In CozoDB, you do not need to specify all columns when creating an index, and the database will complete the specified columns to a key. This means that if your stored relation is:

:create r {a, b => c, d, e}

and you created an index as:

::index create r:i {d, b}

the database will automatically run the following index creation instead:

::index create r:i {d, b, a}

You can see what columns are actually created by running ::columns r:i.

Indices can be used as inputs to fixed rules. They may also be eligible in time-travel queries, as long as their last key column is of type Validity.

Triggers

CozoDB supports triggers attached to stored relations. You attach triggers to a stored relation by running the system op ::set_triggers:

::set_triggers <REL_NAME>
 
on put { <QUERY> }
on rm { <QUERY> }
on replace { <QUERY> }
on put { <QUERY> } # you can specify as many triggers as you need

<QUERY> can be any valid query.

The on put triggers will run when new data is inserted or upserted, which can be activated by :put, :create and :replace query options. The implicitly defined rules _new[] and _old[] can be used in the triggers, and contain the added rows and the replaced rows respectively.

The on rm triggers will run when data is deleted, which can be activated by a :rm query option. The implicitly defined rules _new[] and _old[] can be used in the triggers, and contain the keys of the rows for deleted rows (even if no row with the key actually exists) and the rows actually deleted (with both keys and non-keys).

The on replace triggers will be activated by a :replace query option. They are run before any on put triggers.

All triggers for a relation must be specified together, in the same ::set_triggers system op. If used again, all the triggers associated with the stored relation are replaced. To remove all triggers from a stored relation, use ::set_triggers <REL_NAME> followed by nothing.
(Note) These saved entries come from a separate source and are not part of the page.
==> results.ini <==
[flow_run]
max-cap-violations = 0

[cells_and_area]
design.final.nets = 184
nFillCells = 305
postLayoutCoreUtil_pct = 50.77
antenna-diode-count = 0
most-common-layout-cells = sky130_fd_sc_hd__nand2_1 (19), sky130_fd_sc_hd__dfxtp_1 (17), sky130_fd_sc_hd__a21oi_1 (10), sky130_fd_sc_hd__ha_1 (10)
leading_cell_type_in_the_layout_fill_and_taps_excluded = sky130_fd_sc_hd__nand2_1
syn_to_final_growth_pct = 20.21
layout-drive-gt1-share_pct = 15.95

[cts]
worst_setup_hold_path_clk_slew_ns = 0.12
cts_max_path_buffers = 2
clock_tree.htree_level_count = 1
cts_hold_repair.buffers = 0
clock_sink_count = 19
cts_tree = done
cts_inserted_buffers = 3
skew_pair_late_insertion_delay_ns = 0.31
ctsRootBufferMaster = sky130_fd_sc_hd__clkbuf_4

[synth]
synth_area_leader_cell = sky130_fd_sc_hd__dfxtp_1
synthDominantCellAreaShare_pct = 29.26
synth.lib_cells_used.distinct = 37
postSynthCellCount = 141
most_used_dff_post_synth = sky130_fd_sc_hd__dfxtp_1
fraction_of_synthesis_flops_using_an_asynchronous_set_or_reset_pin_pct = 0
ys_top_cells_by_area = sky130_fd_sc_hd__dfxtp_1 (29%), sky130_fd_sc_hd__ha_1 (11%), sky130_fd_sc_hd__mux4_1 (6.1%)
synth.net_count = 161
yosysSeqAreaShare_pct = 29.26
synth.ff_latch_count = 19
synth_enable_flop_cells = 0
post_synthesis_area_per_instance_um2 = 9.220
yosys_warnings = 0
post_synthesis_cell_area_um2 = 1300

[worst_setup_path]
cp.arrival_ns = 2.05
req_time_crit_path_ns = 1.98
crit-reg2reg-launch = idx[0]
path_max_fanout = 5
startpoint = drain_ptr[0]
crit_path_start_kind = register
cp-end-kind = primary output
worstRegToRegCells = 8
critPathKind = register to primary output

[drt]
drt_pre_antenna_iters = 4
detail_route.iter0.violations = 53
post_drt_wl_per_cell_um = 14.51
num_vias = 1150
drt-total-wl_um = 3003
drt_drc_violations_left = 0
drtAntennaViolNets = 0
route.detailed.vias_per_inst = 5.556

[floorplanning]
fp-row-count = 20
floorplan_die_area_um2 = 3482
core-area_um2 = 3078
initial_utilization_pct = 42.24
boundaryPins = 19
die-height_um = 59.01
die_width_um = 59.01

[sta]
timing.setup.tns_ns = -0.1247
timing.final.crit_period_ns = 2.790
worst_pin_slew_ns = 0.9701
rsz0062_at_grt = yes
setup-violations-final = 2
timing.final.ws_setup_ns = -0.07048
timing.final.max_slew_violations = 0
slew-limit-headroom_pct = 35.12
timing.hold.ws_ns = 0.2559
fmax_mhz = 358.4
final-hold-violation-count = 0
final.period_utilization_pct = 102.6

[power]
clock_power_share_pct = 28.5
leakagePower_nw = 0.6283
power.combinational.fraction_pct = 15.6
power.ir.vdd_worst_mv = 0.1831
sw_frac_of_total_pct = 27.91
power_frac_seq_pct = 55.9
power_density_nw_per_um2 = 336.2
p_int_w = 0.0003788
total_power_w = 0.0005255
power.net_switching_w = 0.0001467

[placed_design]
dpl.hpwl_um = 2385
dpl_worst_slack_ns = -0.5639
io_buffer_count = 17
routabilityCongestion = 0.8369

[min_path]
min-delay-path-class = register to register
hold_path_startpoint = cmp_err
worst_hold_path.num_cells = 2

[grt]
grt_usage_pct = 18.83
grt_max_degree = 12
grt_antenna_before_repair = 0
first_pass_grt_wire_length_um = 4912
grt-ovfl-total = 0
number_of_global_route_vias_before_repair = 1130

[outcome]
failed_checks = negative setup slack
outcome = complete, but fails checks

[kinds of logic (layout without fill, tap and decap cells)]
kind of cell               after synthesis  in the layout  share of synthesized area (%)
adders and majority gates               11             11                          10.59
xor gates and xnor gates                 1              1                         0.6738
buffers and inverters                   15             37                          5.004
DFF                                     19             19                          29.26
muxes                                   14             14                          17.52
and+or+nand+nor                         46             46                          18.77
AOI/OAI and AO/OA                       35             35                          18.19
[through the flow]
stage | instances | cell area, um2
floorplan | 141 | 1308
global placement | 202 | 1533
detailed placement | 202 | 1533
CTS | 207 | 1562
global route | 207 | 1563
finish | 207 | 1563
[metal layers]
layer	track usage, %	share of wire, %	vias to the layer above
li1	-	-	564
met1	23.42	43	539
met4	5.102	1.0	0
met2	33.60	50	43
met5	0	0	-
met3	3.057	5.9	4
==> src/rtl/timer_apb_sequencer.sv <==
// Autonomous timer driver: programs TDR/TCR over APB, polls TSR for OVF/UDF,
// clears the flag and reloads or halts, reporting events and bus errors.
module timer_apb_sequencer
    import timer_seq_pkg::*;
#(
    parameter int POLL_GAP = 8,
    parameter int ADDR_W   = 8
) (
    input  logic       pclk,
    input  logic       presetn,
    input  logic       start,
    input  logic       stop,
    input  logic [7:0] cfg_tdr,
    input  logic [7:0] cfg_tcr,
    input  logic       auto_reload,
    timer_apb_sequencer_if.master apb,
    output logic       busy,
    output logic       evt,
    output logic [1:0] evt_flags,
    output logic [7:0] evt_cnt,
    output logic       err
);

    localparam logic [15:0] GAP_LAST = 16'(POLL_GAP - 1);

    seq_state_t        state_r, next_state_s;
    logic [7:0]        cfg_tdr_r, cfg_tcr_r;
    logic              auto_r, stop_pend_r, issued_r;
    logic [15:0]       gap_cnt_r;
    logic [1:0]        tsr_flags_r;
    logic              busy_r, evt_r, err_r;
    logic [1:0]        evt_flags_r;
    logic [7:0]        evt_cnt_r;

    logic              xfer_s, req_s, wr_s;
    logic [ADDR_W-1:0] addr_s;
    logic [7:0]        wdata_s;
    logic              done_s, slverr_s;
    logic [7:0]        rdata_s;
    logic              start_ok_s, stop_now_s, xfer_ok_s, xfer_bad_s;

    assign start_ok_s = (state_r == ST_IDLE) && start;
    assign stop_now_s = stop_pend_r || stop;
    assign xfer_ok_s  = done_s && !slverr_s;
    assign xfer_bad_s = done_s && slverr_s;

    apb_master_xfer #(.ADDR_W(ADDR_W)) u_xfer (
        .pclk    (pclk),
        .presetn (presetn),
        .req     (req_s),
        .wr      (wr_s),
        .addr    (addr_s),
        .wdata   (wdata_s),
        .done    (done_s),
        .rdata   (rdata_s),
        .slverr  (slverr_s),
        .apb     (apb)
    );

    // Sequencer state register
    always_ff @(posedge pclk or negedge presetn) begin
        if (!presetn) begin
            state_r <= ST_IDLE;
        end else begin
            state_r <= next_state_s;
        end
    end

    // Next-state: transfer states advance only on done; a bus error aborts straight to idle
    always_comb begin
        next_state_s = state_r;
        case (state_r)
            ST_IDLE: begin
                if (start) next_state_s = ST_WR_TDR;
                else       next_state_s = ST_IDLE;
            end
            ST_WAIT: begin
                if (stop_now_s)                 next_state_s = ST_WR_HALT;
                else if (gap_cnt_r == GAP_LAST) next_state_s = ST_RD_TSR;
                else                            next_state_s = ST_WAIT;
            end
            default: begin
                if (!done_s)                          next_state_s = state_r;
                else if (slverr_s)                    next_state_s = ST_IDLE;
                else if (state_r == ST_WR_HALT)       next_state_s = ST_IDLE;
                else if (state_r == ST_CLR_TSR) begin
                    if (auto_r && !stop_now_s)        next_state_s = ST_WR_TDR;
                    else                              next_state_s = ST_WR_HALT;
                end
                else if (stop_now_s)                  next_state_s = ST_WR_HALT;
                else if (state_r == ST_WR_TDR)        next_state_s = ST_WR_LOAD;
                else if (state_r == ST_WR_LOAD)       next_state_s = ST_WR_RUN;
                else if (state_r == ST_WR_RUN)        next_state_s = ST_WAIT;
                else if (tsr_flags(rdata_s) != 2'b00) next_state_s = ST_CLR_TSR;
                else                                  next_state_s = ST_WAIT;
            end
        endcase
    end

    // Transfer decode per state; a request is raised once per state visit
    always_comb begin
        xfer_s  = 1'b1;
        wr_s    = 1'b1;
        addr_s  = ADDR_W'(ADDR_TCR);
        wdata_s = 8'h00;
        case (state_r)
            ST_WR_TDR: begin
                addr_s  = ADDR_W'(ADDR_TDR);
                wdata_s = cfg_tdr_r;
            end
            ST_WR_LOAD: wdata_s = (cfg_tcr_r | TCR_LOAD_MASK) & ~TCR_EN_MASK;
            ST_WR_RUN:  wdata_s = (cfg_tcr_r & ~TCR_LOAD_MASK) | TCR_EN_MASK;
            ST_RD_TSR: begin
                wr_s   = 1'b0;
                addr_s = ADDR_W'(ADDR_TSR);
            end
            ST_CLR_TSR: begin
                addr_s  = ADDR_W'(ADDR_TSR);
                wdata_s = TSR_CLEAR;
            end
            ST_WR_HALT: wdata_s = cfg_tcr_r & ~(TCR_LOAD_MASK | TCR_EN_MASK);
            default: begin
                xfer_s = 1'b0;
                wr_s   = 1'b0;
            end
        endcase
        req_s = xfer_s && !issued_r;
    end

    // Configuration capture, stop latch, poll timer, event and error bookkeeping
    always_ff @(posedge pclk or negedge presetn) begin
        if (!presetn) begin
            cfg_tdr_r   <= 8'h00;
            cfg_tcr_r   <= 8'h00;
            auto_r      <= 1'b0;
            stop_pend_r <= 1'b0;
            issued_r    <= 1'b0;
            gap_cnt_r   <= 16'd0;
            tsr_flags_r <= 2'b00;
            busy_r      <= 1'b0;
            evt_r       <= 1'b0;
            evt_flags_r <= 2'b00;
            evt_cnt_r   <= 8'h00;
            err_r       <= 1'b0;
        end else begin
            busy_r    <= (next_state_s != ST_IDLE);
            evt_r     <= 1'b0;
            gap_cnt_r <= (state_r == ST_WAIT) ? gap_cnt_r + 16'd1 : 16'd0;

            if (done_s)     issued_r <= 1'b0;
            else if (req_s) issued_r <= 1'b1;

            if (start_ok_s) begin
                cfg_tdr_r <= cfg_tdr;
                cfg_tcr_r <= cfg_tcr;
                auto_r    <= auto_reload;
                evt_cnt_r <= 8'h00;
                err_r     <= 1'b0;
            end else if (xfer_bad_s) begin
                err_r <= 1'b1;
            end

            // a stop arriving with the accepted start still counts
            if (start_ok_s)                                 stop_pend_r <= stop;
            else if (next_state_s == ST_IDLE)               stop_pend_r <= 1'b0;
            else if (stop)                                  stop_pend_r <= 1'b1;

            if (state_r == ST_RD_TSR && xfer_ok_s) tsr_flags_r <= tsr_flags(rdata_s);

            if (state_r == ST_CLR_TSR && xfer_ok_s) begin
                evt_r       <= 1'b1;
                evt_cnt_r   <= evt_cnt_r + 8'd1;
                evt_flags_r <= tsr_flags_r;
            end
        end
    end

    assign busy      = busy_r;
    assign evt       = evt_r;
    assign evt_flags = evt_flags_r;
    assign evt_cnt   = evt_cnt_r;
    assign err       = err_r;

endmodule
==> src/flat_wrapper.sv <==
// flat-port wrapper written by rule: the top's interface ports become plain ports
module timer_apb_sequencer_flat import timer_seq_pkg::*;
#(
    parameter int POLL_GAP = 8,
    parameter int ADDR_W   = 8
)
  (pclk, presetn, start, stop, cfg_tdr, cfg_tcr, auto_reload, busy, evt, evt_flags, evt_cnt, err, apb_psel, apb_penable, apb_pwrite, apb_paddr, apb_pwdata, apb_prdata, apb_pready, apb_pslverr);
  timer_apb_sequencer_if #(.ADDR_W(ADDR_W)) apb_i ();
  input  logic pclk;
  input  logic presetn;
  input  logic start;
  input  logic stop;
  input  logic [7:0] cfg_tdr;
  input  logic [7:0] cfg_tcr;
  input  logic auto_reload;
  output logic busy;
  output logic evt;
  output logic [1:0] evt_flags;
  output logic [7:0] evt_cnt;
  output logic err;
  output wire logic [$bits(apb_i.psel)-1:0] apb_psel;
  output wire logic [$bits(apb_i.penable)-1:0] apb_penable;
  output wire logic [$bits(apb_i.pwrite)-1:0] apb_pwrite;
  output wire logic [$bits(apb_i.paddr)-1:0] apb_paddr;
  output wire logic [$bits(apb_i.pwdata)-1:0] apb_pwdata;
  input wire logic [$bits(apb_i.prdata)-1:0] apb_prdata;
  input wire logic [$bits(apb_i.pready)-1:0] apb_pready;
  input wire logic [$bits(apb_i.pslverr)-1:0] apb_pslverr;
  assign apb_psel = apb_i.psel;
  assign apb_penable = apb_i.penable;
  assign apb_pwrite = apb_i.pwrite;
  assign apb_paddr = apb_i.paddr;
  assign apb_pwdata = apb_i.pwdata;
  assign apb_i.prdata = apb_prdata;
  assign apb_i.pready = apb_pready;
  assign apb_i.pslverr = apb_pslverr;
  timer_apb_sequencer #(.POLL_GAP(POLL_GAP), .ADDR_W(ADDR_W)) u_core (.pclk(pclk), .presetn(presetn), .start(start), .stop(stop), .cfg_tdr(cfg_tdr), .cfg_tcr(cfg_tcr), .auto_reload(auto_reload), .apb(apb_i), .busy(busy), .evt(evt), .evt_flags(evt_flags), .evt_cnt(evt_cnt), .err(err));
endmodule
==> config.mk <==
export PLATFORM = sky130hd
export DESIGN_NAME = timer_apb_sequencer_flat
export DESIGN_NICKNAME = d
export VERILOG_FILES = /design/src/rtl/timer_seq_pkg.sv /design/src/rtl/timer_apb_sequencer_if.sv /design/src/rtl/apb_master_xfer.sv /design/src/rtl/timer_apb_sequencer.sv /design/src/flat_wrapper.sv
export SDC_FILE = /design/constraint.sdc
export NUM_CORES = 1
export LEC_CHECK = 0
export ABC_AREA = 1
export CAP_MARGIN = 10
export CORE_ASPECT_RATIO = 2
export CORE_UTILIZATION = 54
export CTS_BUF_LIST = sky130_fd_sc_hd__clkbuf_2
export DETAILED_ROUTE_END_ITERATION = 7
export PLACE_DENSITY = 0.81
export SYNTH_ARGS = -nofsm -noshare
export SYNTH_HDL_FRONTEND = slang
export SYNTH_HIERARCHICAL = 1
export SYNTH_SLANG_ARGS = --single-unit
==> constraint.sdc <==
create_clock -name pclk -period 2.4 [get_ports pclk]
set_input_delay 0.48 -clock pclk [delete_from_list [all_inputs] [get_ports pclk]]
set_output_delay 0.48 -clock pclk [all_outputs]
set_load 0.1 [all_outputs]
As an example of using triggers to maintain an index manually, suppose we have the following relation:

:create rel {a => b}

and the manual index is:

:create rel.rev {b, a}

To manage the manual index automatically:

::set_triggers rel
 
on put {
    ?[a, b] := _new[a, b]
 
    :put rel.rev{ b, a }
}
on rm {
    ?[a, b] := _old[a, b]
 
    :rm rel.rev{ b, a }
}

With the index set up, you can use *rel.rev{..} in place of *rel{..} in your queries.

Note that unlike indices, there are ingestion APIs for which triggers are explicitly not run. Also, if you want to manually manage indices with triggers, you have to populate the existing values manually as well.

Storing large values

There is a limit to the amount of data you can store in a single value or single row. The precise limit depends on the storage engine. For the in-memory engine it is obviously RAM-bound. For the SQLite engine the keys as a whole and the values as a whole are each stored as a single BLOB field in SQLite, and are subject to their limit. For the RocksDB engine, which is the recommended setup if you are thinking of storing large values, the keys as a whole are stored as a RocksDB key, which has a limit of 8MB, and keys should be kept small for performance. For values, CozoDB utilizes the BlobDB functionality of RocksDB, and you are only limited by RAM and disk sizes.

Performance-wise, if large values are present, currently these values will be read into memory if the row is touched in the query. So it is recommended to store large values in a dedicated key-value relation in the database, with all the metadata stored in a separate relation. At query time, you should search/filter/join the metadata relation to find the rows you want, and then join them with the dedicated large value relation at the last stage.